» **What is being asked**
Begin at the top of the following data. Copy each line exactly until you have copied the line containing "[run 2: per-layer routing]".

» **Records shown**
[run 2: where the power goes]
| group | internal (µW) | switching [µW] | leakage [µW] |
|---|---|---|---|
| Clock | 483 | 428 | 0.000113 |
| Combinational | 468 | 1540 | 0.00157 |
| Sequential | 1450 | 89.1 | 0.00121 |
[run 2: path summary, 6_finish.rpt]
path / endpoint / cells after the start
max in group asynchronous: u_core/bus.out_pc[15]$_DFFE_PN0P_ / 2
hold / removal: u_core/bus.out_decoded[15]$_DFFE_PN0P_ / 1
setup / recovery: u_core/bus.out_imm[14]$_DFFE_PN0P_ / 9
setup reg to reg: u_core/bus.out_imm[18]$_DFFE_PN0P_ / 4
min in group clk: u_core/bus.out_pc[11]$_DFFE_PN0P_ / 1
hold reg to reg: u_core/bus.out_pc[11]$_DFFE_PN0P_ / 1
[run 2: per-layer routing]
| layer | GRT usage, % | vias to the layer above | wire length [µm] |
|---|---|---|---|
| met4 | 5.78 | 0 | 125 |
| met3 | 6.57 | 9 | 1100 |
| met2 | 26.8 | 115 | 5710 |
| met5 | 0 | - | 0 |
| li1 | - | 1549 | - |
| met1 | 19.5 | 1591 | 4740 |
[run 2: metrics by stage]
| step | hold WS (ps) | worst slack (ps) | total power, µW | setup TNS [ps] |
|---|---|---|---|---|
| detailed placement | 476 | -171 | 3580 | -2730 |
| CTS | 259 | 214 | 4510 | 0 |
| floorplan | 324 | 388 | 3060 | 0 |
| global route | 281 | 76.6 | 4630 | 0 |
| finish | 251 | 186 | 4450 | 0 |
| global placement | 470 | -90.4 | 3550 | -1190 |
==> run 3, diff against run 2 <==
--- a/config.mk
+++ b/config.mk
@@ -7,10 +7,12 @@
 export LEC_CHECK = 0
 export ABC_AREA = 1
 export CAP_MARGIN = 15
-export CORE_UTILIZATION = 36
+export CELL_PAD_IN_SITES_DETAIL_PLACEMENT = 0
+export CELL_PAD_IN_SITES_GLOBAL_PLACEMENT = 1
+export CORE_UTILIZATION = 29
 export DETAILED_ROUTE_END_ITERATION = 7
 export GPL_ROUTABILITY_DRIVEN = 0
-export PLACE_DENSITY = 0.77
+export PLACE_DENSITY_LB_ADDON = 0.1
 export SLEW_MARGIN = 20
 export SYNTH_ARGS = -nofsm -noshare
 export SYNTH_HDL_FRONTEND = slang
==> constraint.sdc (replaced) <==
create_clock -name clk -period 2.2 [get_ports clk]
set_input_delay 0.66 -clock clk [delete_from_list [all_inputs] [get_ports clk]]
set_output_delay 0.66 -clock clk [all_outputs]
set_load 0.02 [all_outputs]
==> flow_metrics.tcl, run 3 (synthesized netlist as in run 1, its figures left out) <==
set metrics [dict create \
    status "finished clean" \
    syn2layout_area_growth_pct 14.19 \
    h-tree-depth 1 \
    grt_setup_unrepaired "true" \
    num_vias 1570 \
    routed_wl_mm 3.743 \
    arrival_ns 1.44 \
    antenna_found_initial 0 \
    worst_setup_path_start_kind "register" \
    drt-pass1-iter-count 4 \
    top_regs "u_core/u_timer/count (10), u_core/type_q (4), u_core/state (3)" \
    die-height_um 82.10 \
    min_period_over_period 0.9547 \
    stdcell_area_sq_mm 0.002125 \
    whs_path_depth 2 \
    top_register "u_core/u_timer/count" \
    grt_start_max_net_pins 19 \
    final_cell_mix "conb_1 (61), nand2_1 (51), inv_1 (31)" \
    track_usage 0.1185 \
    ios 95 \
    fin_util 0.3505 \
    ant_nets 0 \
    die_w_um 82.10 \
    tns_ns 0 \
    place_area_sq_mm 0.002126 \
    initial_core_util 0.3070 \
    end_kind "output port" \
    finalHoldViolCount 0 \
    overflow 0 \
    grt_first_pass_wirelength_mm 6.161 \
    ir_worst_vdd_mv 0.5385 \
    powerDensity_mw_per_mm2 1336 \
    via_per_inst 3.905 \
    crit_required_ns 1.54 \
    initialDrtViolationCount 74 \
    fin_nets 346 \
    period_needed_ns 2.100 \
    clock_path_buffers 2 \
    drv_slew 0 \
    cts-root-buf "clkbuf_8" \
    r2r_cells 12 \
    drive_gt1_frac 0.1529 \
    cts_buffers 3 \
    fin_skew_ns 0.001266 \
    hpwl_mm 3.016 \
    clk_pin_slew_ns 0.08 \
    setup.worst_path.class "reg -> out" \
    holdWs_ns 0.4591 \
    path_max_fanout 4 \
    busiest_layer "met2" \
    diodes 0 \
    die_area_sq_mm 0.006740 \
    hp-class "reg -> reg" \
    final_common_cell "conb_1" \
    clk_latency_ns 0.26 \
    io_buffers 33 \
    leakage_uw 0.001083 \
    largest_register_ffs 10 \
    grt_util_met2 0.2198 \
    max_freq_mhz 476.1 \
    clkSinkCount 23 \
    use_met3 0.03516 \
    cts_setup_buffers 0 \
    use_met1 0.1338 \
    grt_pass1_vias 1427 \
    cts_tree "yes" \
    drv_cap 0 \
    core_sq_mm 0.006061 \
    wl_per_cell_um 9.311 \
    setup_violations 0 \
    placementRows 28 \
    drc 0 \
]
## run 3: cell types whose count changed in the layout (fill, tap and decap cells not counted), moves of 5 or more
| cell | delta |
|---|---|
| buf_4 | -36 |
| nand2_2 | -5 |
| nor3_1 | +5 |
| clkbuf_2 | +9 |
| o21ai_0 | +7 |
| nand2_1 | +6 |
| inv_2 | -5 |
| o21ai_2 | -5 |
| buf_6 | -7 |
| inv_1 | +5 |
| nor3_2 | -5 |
--- src/rtl/loader_pkg.sv ---
// Shared constants and state encoding for the instruction loader.
// Latency: n/a (types and constants only).
// Backpressure: n/a.
package loader_pkg;

    localparam int BYTES_PER_WORD = 4;
    localparam logic [31:0] DEFAULT_HALT_WORD = 32'hFFFF_FFFF;

    localparam logic [2:0] ST_IDLE    = 3'd0;
    localparam logic [2:0] ST_RECEIVE = 3'd1;
    localparam logic [2:0] ST_WRITE   = 3'd2;
    localparam logic [2:0] ST_DONE    = 3'd3;
    localparam logic [2:0] ST_CHECK   = 3'd4;

    typedef enum logic [2:0] {
        S_IDLE    = ST_IDLE,
        S_RECEIVE = ST_RECEIVE,
        S_WRITE   = ST_WRITE,
        S_DONE    = ST_DONE,
        S_CHECK   = ST_CHECK
    } state_t;

endpackage

--- src/rtl/instruction_loader_if.sv ---
// Byte stream in from the UART receiver and write port out to instruction memory.
// Latency: n/a (signal bundle only).
// Backpressure: none; rx_valid is a one-cycle strobe that must be taken when offered.
// Modports: master = loader (consumes rx, drives write port);
//           slave  = environment (drives rx, consumes write port).
interface instruction_loader_if #(
    parameter int NB_ADDR      = 6,
    parameter int MEMORY_WIDTH = 32
);
    logic [7:0]              rx_data;
    logic                    rx_valid;
    logic [NB_ADDR-1:0]      write_addr;
    logic [MEMORY_WIDTH-1:0] write_data;
    logic                    write_enable;

    modport master (
        input  rx_data,
        input  rx_valid,
        output write_addr,
        output write_data,
        output write_enable
    );

    modport slave (
        output rx_data,
        output rx_valid,
        input  write_addr,
        input  write_data,
        input  write_enable
    );
endinterface

--- src/rtl/word_assembler.sv ---
// Packs a byte stream into 32-bit big-endian words (first byte lands in the MSB).
// Latency: o_word_ready pulses combinationally with the 4th byte; o_word is valid the next cycle.
// Backpressure: none; every i_byte_valid is taken.
// Ports: i_clock, i_reset (async high), i_clear (sync restart), i_byte_valid/i_byte in;
//        o_word (shift register contents), o_word_ready (4th byte being accepted).
module word_assembler
    import loader_pkg::*;
(
    input  logic        i_clock,
    input  logic        i_reset,
    input  logic        i_clear,
    input  logic        i_byte_valid,
    input  logic [7:0]  i_byte,
    output logic [31:0] o_word,
    output logic        o_word_ready
);

    localparam logic [1:0] LAST_BYTE = 2'(BYTES_PER_WORD - 1);

    logic [31:0] r_shift;
    logic [1:0]  r_count;

    always_ff @(posedge i_clock or posedge i_reset) begin
        if (i_reset) begin
            r_shift <= '0;
            r_count <= '0;
        end else if (i_clear) begin
            r_shift <= '0;
            r_count <= '0;
        end else if (i_byte_valid) begin
            r_shift <= {r_shift[23:0], i_byte};
            // Two-bit counter wraps to 0 after the 4th byte, ready for the next word.
            r_count <= r_count + 2'd1;
        end
    end

    assign o_word       = r_shift;
    assign o_word_ready = i_byte_valid && !i_clear && (r_count == LAST_BYTE);

endmodule
### src/rtl/wb_obi_bridge.sv
// Wishbone classic (single-clock) responder to OBI initiator bridge.
// Each accepted WB cycle becomes exactly one OBI request/response
// transaction, and the bridge returns a single-cycle WB ack. Only one
// transaction is in flight at a time, and every output is registered.
// Optional feature macro: WB_OBI_TIMEOUT_EN. When it is defined, the bridge
// bounds the wait for obi_rvalid_i, answers a timeout with wb_err_o and
// 0xDEADBEEF, and later discards the late response.
module wb_obi_bridge #(
  parameter int unsigned ADDR_WIDTH = 32,
  parameter int unsigned DATA_WIDTH = 32,
  parameter logic [ADDR_WIDTH-1:0] OBI_BASE_ADDR = '0
`ifdef WB_OBI_TIMEOUT_EN
  , parameter int unsigned TIMEOUT_CYCLES = 255
`endif
) (
  input  logic                  clk_i,
  input  logic                  rst_ni,
  input  logic                  wb_cyc_i,
  input  logic                  wb_stb_i,
  input  logic                  wb_we_i,
  input  logic [3:0]            wb_sel_i,
  input  logic [ADDR_WIDTH-1:0] wb_addr_i,
  input  logic [DATA_WIDTH-1:0] wb_wdata_i,
  output logic [DATA_WIDTH-1:0] wb_rdata_o,
  output logic                  wb_ack_o,
  output logic                  wb_err_o,
  output logic                  obi_req_o,
  input  logic                  obi_gnt_i,
  output logic [ADDR_WIDTH-1:0] obi_addr_o,
  output logic                  obi_we_o,
  output logic [3:0]            obi_be_o,
  output logic [DATA_WIDTH-1:0] obi_wdata_o,
  input  logic                  obi_rvalid_i,
  input  logic [DATA_WIDTH-1:0] obi_rdata_i
);

  localparam logic [ADDR_WIDTH-1:0] ALIGN_MASK = ~ADDR_WIDTH'(3);

  typedef enum logic [1:0] {IDLE, REQ, RESP, ACK} state_t;

  state_t                state_q, state_d;
  logic                  req_q, req_d;
  logic [ADDR_WIDTH-1:0] addr_q, addr_d;
  logic                  we_q, we_d;
  logic [3:0]            be_q, be_d;
  logic [DATA_WIDTH-1:0] wdata_q, wdata_d;
  logic [DATA_WIDTH-1:0] rdata_q, rdata_d;
  logic                  ack_q, ack_d;
  logic                  aborted_q, aborted_d;
  logic                  accept;
  logic                  suppress;

`ifdef WB_OBI_TIMEOUT_EN
  localparam int unsigned CNT_WIDTH = $clog2(TIMEOUT_CYCLES + 1);
  localparam logic [CNT_WIDTH-1:0] CNT_LAST = CNT_WIDTH'(TIMEOUT_CYCLES - 1);
  localparam logic [DATA_WIDTH-1:0] ERR_DATA = DATA_WIDTH'(32'hDEAD_BEEF);

  logic                 err_q, err_d;
  logic                 stale_q, stale_d;
  logic [CNT_WIDTH-1:0] cnt_q, cnt_d;

  assign accept = wb_cyc_i & wb_stb_i & ~ack_q & ~err_q & ~stale_q;
  assign wb_err_o = err_q;
`else
  assign accept = wb_cyc_i & wb_stb_i & ~ack_q;
  assign wb_err_o = 1'b0;
`endif

  // A master that has already dropped cyc must not see a response pulse
  assign suppress = aborted_q | ~wb_cyc_i;

  // Next-state and next-output logic for the transaction sequencer
  always_comb begin
    state_d   = state_q;
    req_d     = req_q;
    addr_d    = addr_q;
    we_d      = we_q;
    be_d      = be_q;
    wdata_d   = wdata_q;
    rdata_d   = rdata_q;
    ack_d     = 1'b0;
    aborted_d = aborted_q;
`ifdef WB_OBI_TIMEOUT_EN
    err_d     = 1'b0;
    cnt_d     = cnt_q;
    stale_d   = stale_q;
    if (stale_q && obi_rvalid_i) begin
      stale_d = 1'b0;
    end
`endif
    case (state_q)
      IDLE: begin
        aborted_d = 1'b0;
        if (accept) begin
          addr_d  = (wb_addr_i + OBI_BASE_ADDR) & ALIGN_MASK;
          we_d    = wb_we_i;
          be_d    = wb_sel_i;
          wdata_d = wb_wdata_i;
          req_d   = 1'b1;
          state_d = REQ;
        end
      end
      REQ: begin
        if (!wb_cyc_i) begin
          aborted_d = 1'b1;
        end
        if (obi_gnt_i) begin
          req_d   = 1'b0;
          state_d = RESP;
`ifdef WB_OBI_TIMEOUT_EN
          cnt_d   = '0;
`endif
        end
      end
      RESP: begin
        if (!wb_cyc_i) begin
          aborted_d = 1'b1;
        end
        if (obi_rvalid_i) begin
          rdata_d = obi_rdata_i;
          ack_d   = ~suppress;
          state_d = ACK;
        end
`ifdef WB_OBI_TIMEOUT_EN
        else if (cnt_q == CNT_LAST) begin
          rdata_d = ERR_DATA;
          err_d   = ~suppress;
          stale_d = 1'b1;
          state_d = ACK;
        end else begin
          cnt_d = cnt_q + CNT_WIDTH'(1);
        end
`endif
      end
      ACK: begin
        state_d = IDLE;
      end
      default: begin
        state_d = IDLE;
      end
    endcase
  end

  // State and registered outputs; reset silently drops any transaction
  always_ff @(posedge clk_i or negedge rst_ni) begin
    if (!rst_ni) begin
      state_q   <= IDLE;
      req_q     <= 1'b0;
      addr_q    <= '0;
      we_q      <= 1'b0;
      be_q      <= '0;
      wdata_q   <= '0;
      rdata_q   <= '0;
      ack_q     <= 1'b0;
      aborted_q <= 1'b0;
`ifdef WB_OBI_TIMEOUT_EN
      err_q     <= 1'b0;
      stale_q   <= 1'b0;
      cnt_q     <= '0;
`endif
    end else begin
      state_q   <= state_d;
      req_q     <= req_d;
      addr_q    <= addr_d;
      we_q      <= we_d;
      be_q      <= be_d;
      wdata_q   <= wdata_d;
      rdata_q   <= rdata_d;
      ack_q     <= ack_d;
      aborted_q <= aborted_d;
`ifdef WB_OBI_TIMEOUT_EN
      err_q     <= err_d;
      stale_q   <= stale_d;
      cnt_q     <= cnt_d;
`endif
    end
  end

  assign obi_req_o   = req_q;
  assign obi_addr_o  = addr_q;
  assign obi_we_o    = we_q;
  assign obi_be_o    = be_q;
  assign obi_wdata_o = wdata_q;
  assign wb_rdata_o  = rdata_q;
  assign wb_ack_o    = ack_q;

endmodule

» **Response below**
[run 2: where the power goes]
| group | internal (µW) | switching [µW] | leakage [µW] |
|---|---|---|---|
| Clock | 483 | 428 | 0.000113 |
| Combinational | 468 | 1540 | 0.00157 |
| Sequential | 1450 | 89.1 | 0.00121 |
[run 2: path summary, 6_finish.rpt]
path / endpoint / cells after the start
max in group asynchronous: u_core/bus.out_pc[15]$_DFFE_PN0P_ / 2
hold / removal: u_core/bus.out_decoded[15]$_DFFE_PN0P_ / 1
setup / recovery: u_core/bus.out_imm[14]$_DFFE_PN0P_ / 9
setup reg to reg: u_core/bus.out_imm[18]$_DFFE_PN0P_ / 4
min in group clk: u_core/bus.out_pc[11]$_DFFE_PN0P_ / 1
hold reg to reg: u_core/bus.out_pc[11]$_DFFE_PN0P_ / 1
[run 2: per-layer routing]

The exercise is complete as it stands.